[src/rtl/div_sched_pkg.sv]
// Shared types and defaults for the divider time-sharing scheduler.
package div_sched_pkg;

    typedef enum logic [1:0] {
        IDLE  = 2'd0,
        ISSUE = 2'd1,
        WAIT  = 2'd2,
        RESP  = 2'd3
    } state_t;

    localparam int WIDTH_DEF   = 16;
    localparam int N_REQ_DEF   = 3;
    localparam int TIMEOUT_DEF = 64;
    localparam int ID_W        = $clog2(N_REQ_DEF);

    // Index width that stays legal for a single requester.
    function automatic int idx_width(input int n);
        return (n > 1) ? $clog2(n) : 1;
    endfunction

endpackage

[src/rtl/div_scheduler_if.sv]
// Requester and divider signals of the shared-divider scheduler.
interface div_scheduler_if #(
    parameter int WIDTH = 16,
    parameter int N_REQ = 3
);
    // req_valid[i] with stable operands until req_ready[i] (one-cycle pulse);
    // resp_valid[i] is a one-cycle pulse with resp_quotient/resp_overflow;
    // div_start is a one-cycle pulse, div_complete is honoured only while waiting.
    logic [N_REQ-1:0]            req_valid;
    logic [N_REQ-1:0][WIDTH-1:0] req_dividend;
    logic [N_REQ-1:0][WIDTH-1:0] req_divisor;
    logic [N_REQ-1:0]            req_ready;
    logic [N_REQ-1:0]            resp_valid;
    logic [WIDTH-1:0]            resp_quotient;
    logic                        resp_overflow;
    logic                        div_start;
    logic [WIDTH-1:0]            div_dividend;
    logic [WIDTH-1:0]            div_divisor;
    logic                        div_complete;
    logic [WIDTH-1:0]            div_quotient;
    logic                        div_overflow;

    modport master (
        input  req_valid, req_dividend, req_divisor,
        input  div_complete, div_quotient, div_overflow,
        output req_ready, resp_valid, resp_quotient, resp_overflow,
        output div_start, div_dividend, div_divisor
    );

    modport slave (
        output req_valid, req_dividend, req_divisor,
        output div_complete, div_quotient, div_overflow,
        input  req_ready, resp_valid, resp_quotient, resp_overflow,
        input  div_start, div_dividend, div_divisor
    );

endinterface

[src/rtl/div_scheduler_rr_arbiter.sv]
// Combinational round-robin pick: first valid request at or after ptr, with wrap.
module rr_arbiter
    import div_sched_pkg::*;
#(
    parameter int N_REQ = N_REQ_DEF,
    parameter int IDX_W = ID_W
) (
    input  logic [N_REQ-1:0] req,
    input  logic [IDX_W-1:0] ptr,
    output logic [N_REQ-1:0] gnt,
    output logic [IDX_W-1:0] gnt_idx,
    output logic             gnt_any
);

    int k;

    always_comb begin
        gnt     = '0;
        gnt_idx = '0;
        gnt_any = 1'b0;
        k       = 0;
        for (int i = 0; i < N_REQ; i++) begin
            k = int'(ptr) + i;
            if (k >= N_REQ) begin
                k = k - N_REQ;
            end
            if (!gnt_any && req[k]) begin
                gnt_any = 1'b1;
                gnt[k]  = 1'b1;
                gnt_idx = IDX_W'(k);
            end
        end
    end

endmodule

[src/rtl/div_scheduler.sv]
// Shares one external fixed-point divider among N_REQ requesters, round-robin,
// with local divide-by-zero and timeout handling.
module div_scheduler
    import div_sched_pkg::*;
#(
    parameter int WIDTH   = WIDTH_DEF,
    parameter int N_REQ   = N_REQ_DEF,
    parameter int TIMEOUT = TIMEOUT_DEF
) (
    input  logic            clk,
    input  logic            rst,
    div_scheduler_if.master bus,
    output logic            busy
);

    localparam int IDX_W = idx_width(N_REQ);
    localparam int TMR_W = $clog2(TIMEOUT + 1);
    localparam logic [TMR_W-1:0] TMR_LAST = TMR_W'(TIMEOUT - 1);

    state_t             state_q, state_d;
    logic [IDX_W-1:0]   rr_ptr_q, rr_ptr_d;
    logic [IDX_W-1:0]   gnt_idx_q, gnt_idx_d;
    logic [TMR_W-1:0]   timer_q, timer_d, timer_inc;
    logic [WIDTH-1:0]   dvd_q, dvd_d;
    logic [WIDTH-1:0]   dvs_q, dvs_d;
    logic [WIDTH-1:0]   quot_q, quot_d;
    logic               ovf_q, ovf_d;

    logic [N_REQ-1:0]   arb_gnt;
    logic [IDX_W-1:0]   arb_idx;
    logic               arb_any;

    logic [N_REQ-1:0]   req_ready_c;
    logic [N_REQ-1:0]   resp_valid_c;
    logic               div_start_c;

    rr_arbiter #(
        .N_REQ (N_REQ),
        .IDX_W (IDX_W)
    ) u_arb (
        .req     (bus.req_valid),
        .ptr     (rr_ptr_q),
        .gnt     (arb_gnt),
        .gnt_idx (arb_idx),
        .gnt_any (arb_any)
    );

    assign timer_inc = timer_q + 1'b1;

    always_comb begin
        state_d      = state_q;
        rr_ptr_d     = rr_ptr_q;
        gnt_idx_d    = gnt_idx_q;
        timer_d      = timer_q;
        dvd_d        = dvd_q;
        dvs_d        = dvs_q;
        quot_d       = quot_q;
        ovf_d        = ovf_q;
        req_ready_c  = '0;
        resp_valid_c = '0;
        div_start_c  = 1'b0;
        case (state_q)
            IDLE: begin
                if (arb_any) begin
                    req_ready_c = arb_gnt;
                    gnt_idx_d   = arb_idx;
                    dvd_d       = bus.req_dividend[arb_idx];
                    dvs_d       = bus.req_divisor[arb_idx];
                    // A zero divisor is answered locally; the divider never sees it.
                    if (bus.req_divisor[arb_idx] == '0) begin
                        quot_d  = '0;
                        ovf_d   = 1'b1;
                        state_d = RESP;
                    end else begin
                        state_d = ISSUE;
                    end
                end
            end
            ISSUE: begin
                div_start_c = 1'b1;
                timer_d     = '0;
                state_d     = WAIT;
            end
            WAIT: begin
                timer_d = timer_inc;
                if (bus.div_complete) begin
                    quot_d  = bus.div_quotient;
                    ovf_d   = bus.div_overflow;
                    state_d = RESP;
                end else if (timer_inc == TMR_LAST) begin
                    // Timer counts this cycle, so the response lands TIMEOUT cycles after start.
                    quot_d  = '0;
                    ovf_d   = 1'b1;
                    state_d = RESP;
                end
            end
            RESP: begin
                resp_valid_c[gnt_idx_q] = 1'b1;
                rr_ptr_d = (gnt_idx_q == IDX_W'(N_REQ - 1)) ? '0 : gnt_idx_q + 1'b1;
                state_d  = IDLE;
            end
            default: begin
                state_d = IDLE;
            end
        endcase
    end

    always_ff @(posedge clk or posedge rst) begin
        if (rst) begin
            state_q   <= IDLE;
            rr_ptr_q  <= '0;
            gnt_idx_q <= '0;
            timer_q   <= '0;
            dvd_q     <= '0;
            dvs_q     <= '0;
            quot_q    <= '0;
            ovf_q     <= 1'b0;
        end else begin
            state_q   <= state_d;
            rr_ptr_q  <= rr_ptr_d;
            gnt_idx_q <= gnt_idx_d;
            timer_q   <= timer_d;
            dvd_q     <= dvd_d;
            dvs_q     <= dvs_d;
            quot_q    <= quot_d;
            ovf_q     <= ovf_d;
        end
    end

    // The grant is combinational from req_valid, so it is held off while reset is asserted.
    assign bus.req_ready     = rst ? '0 : req_ready_c;
    assign bus.resp_valid    = resp_valid_c;
    assign bus.resp_quotient = quot_q;
    assign bus.resp_overflow = ovf_q;
    assign bus.div_start     = div_start_c;
    assign bus.div_dividend  = dvd_q;
    assign bus.div_divisor   = dvs_q;
    assign busy              = (state_q != IDLE);

endmodule

[src/flat_wrapper.sv]
// flat-port wrapper written by rule: the top's interface ports become plain ports
module div_scheduler_flat import div_sched_pkg::*;
#(
    parameter int WIDTH   = WIDTH_DEF,
    parameter int N_REQ   = N_REQ_DEF,
    parameter int TIMEOUT = TIMEOUT_DEF
)
  (clk, rst, busy, bus_req_valid, bus_req_dividend, bus_req_divisor, bus_div_complete, bus_div_quotient, bus_div_overflow, bus_req_ready, bus_resp_valid, bus_resp_quotient, bus_resp_overflow, bus_div_start, bus_div_dividend, bus_div_divisor);
  div_scheduler_if #(.WIDTH(WIDTH), .N_REQ(N_REQ)) bus_i ();
  input  logic clk;
  input  logic rst;
  output logic busy;
  input wire logic [$bits(bus_i.req_valid)-1:0] bus_req_valid;
  input wire logic [$bits(bus_i.req_dividend)-1:0] bus_req_dividend;
  input wire logic [$bits(bus_i.req_divisor)-1:0] bus_req_divisor;
  input wire logic [$bits(bus_i.div_complete)-1:0] bus_div_complete;
  input wire logic [$bits(bus_i.div_quotient)-1:0] bus_div_quotient;
  input wire logic [$bits(bus_i.div_overflow)-1:0] bus_div_overflow;
  output wire logic [$bits(bus_i.req_ready)-1:0] bus_req_ready;
  output wire logic [$bits(bus_i.resp_valid)-1:0] bus_resp_valid;
  output wire logic [$bits(bus_i.resp_quotient)-1:0] bus_resp_quotient;
  output wire logic [$bits(bus_i.resp_overflow)-1:0] bus_resp_overflow;
  output wire logic [$bits(bus_i.div_start)-1:0] bus_div_start;
  output wire logic [$bits(bus_i.div_dividend)-1:0] bus_div_dividend;
  output wire logic [$bits(bus_i.div_divisor)-1:0] bus_div_divisor;
  assign bus_i.req_valid = bus_req_valid;
  assign bus_i.req_dividend = bus_req_dividend;
  assign bus_i.req_divisor = bus_req_divisor;
  assign bus_i.div_complete = bus_div_complete;
  assign bus_i.div_quotient = bus_div_quotient;
  assign bus_i.div_overflow = bus_div_overflow;
  assign bus_req_ready = bus_i.req_ready;
  assign bus_resp_valid = bus_i.resp_valid;
  assign bus_resp_quotient = bus_i.resp_quotient;
  assign bus_resp_overflow = bus_i.resp_overflow;
  assign bus_div_start = bus_i.div_start;
  assign bus_div_dividend = bus_i.div_dividend;
  assign bus_div_divisor = bus_i.div_divisor;
  div_scheduler #(.WIDTH(WIDTH), .N_REQ(N_REQ), .TIMEOUT(TIMEOUT)) u_core (.clk(clk), .rst(rst), .bus(bus_i), .busy(busy));
endmodule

Directions for this task
Find the lines of the listing that contain the string "IDLE" and give how many there are, with no other words.

Output for this exercise
6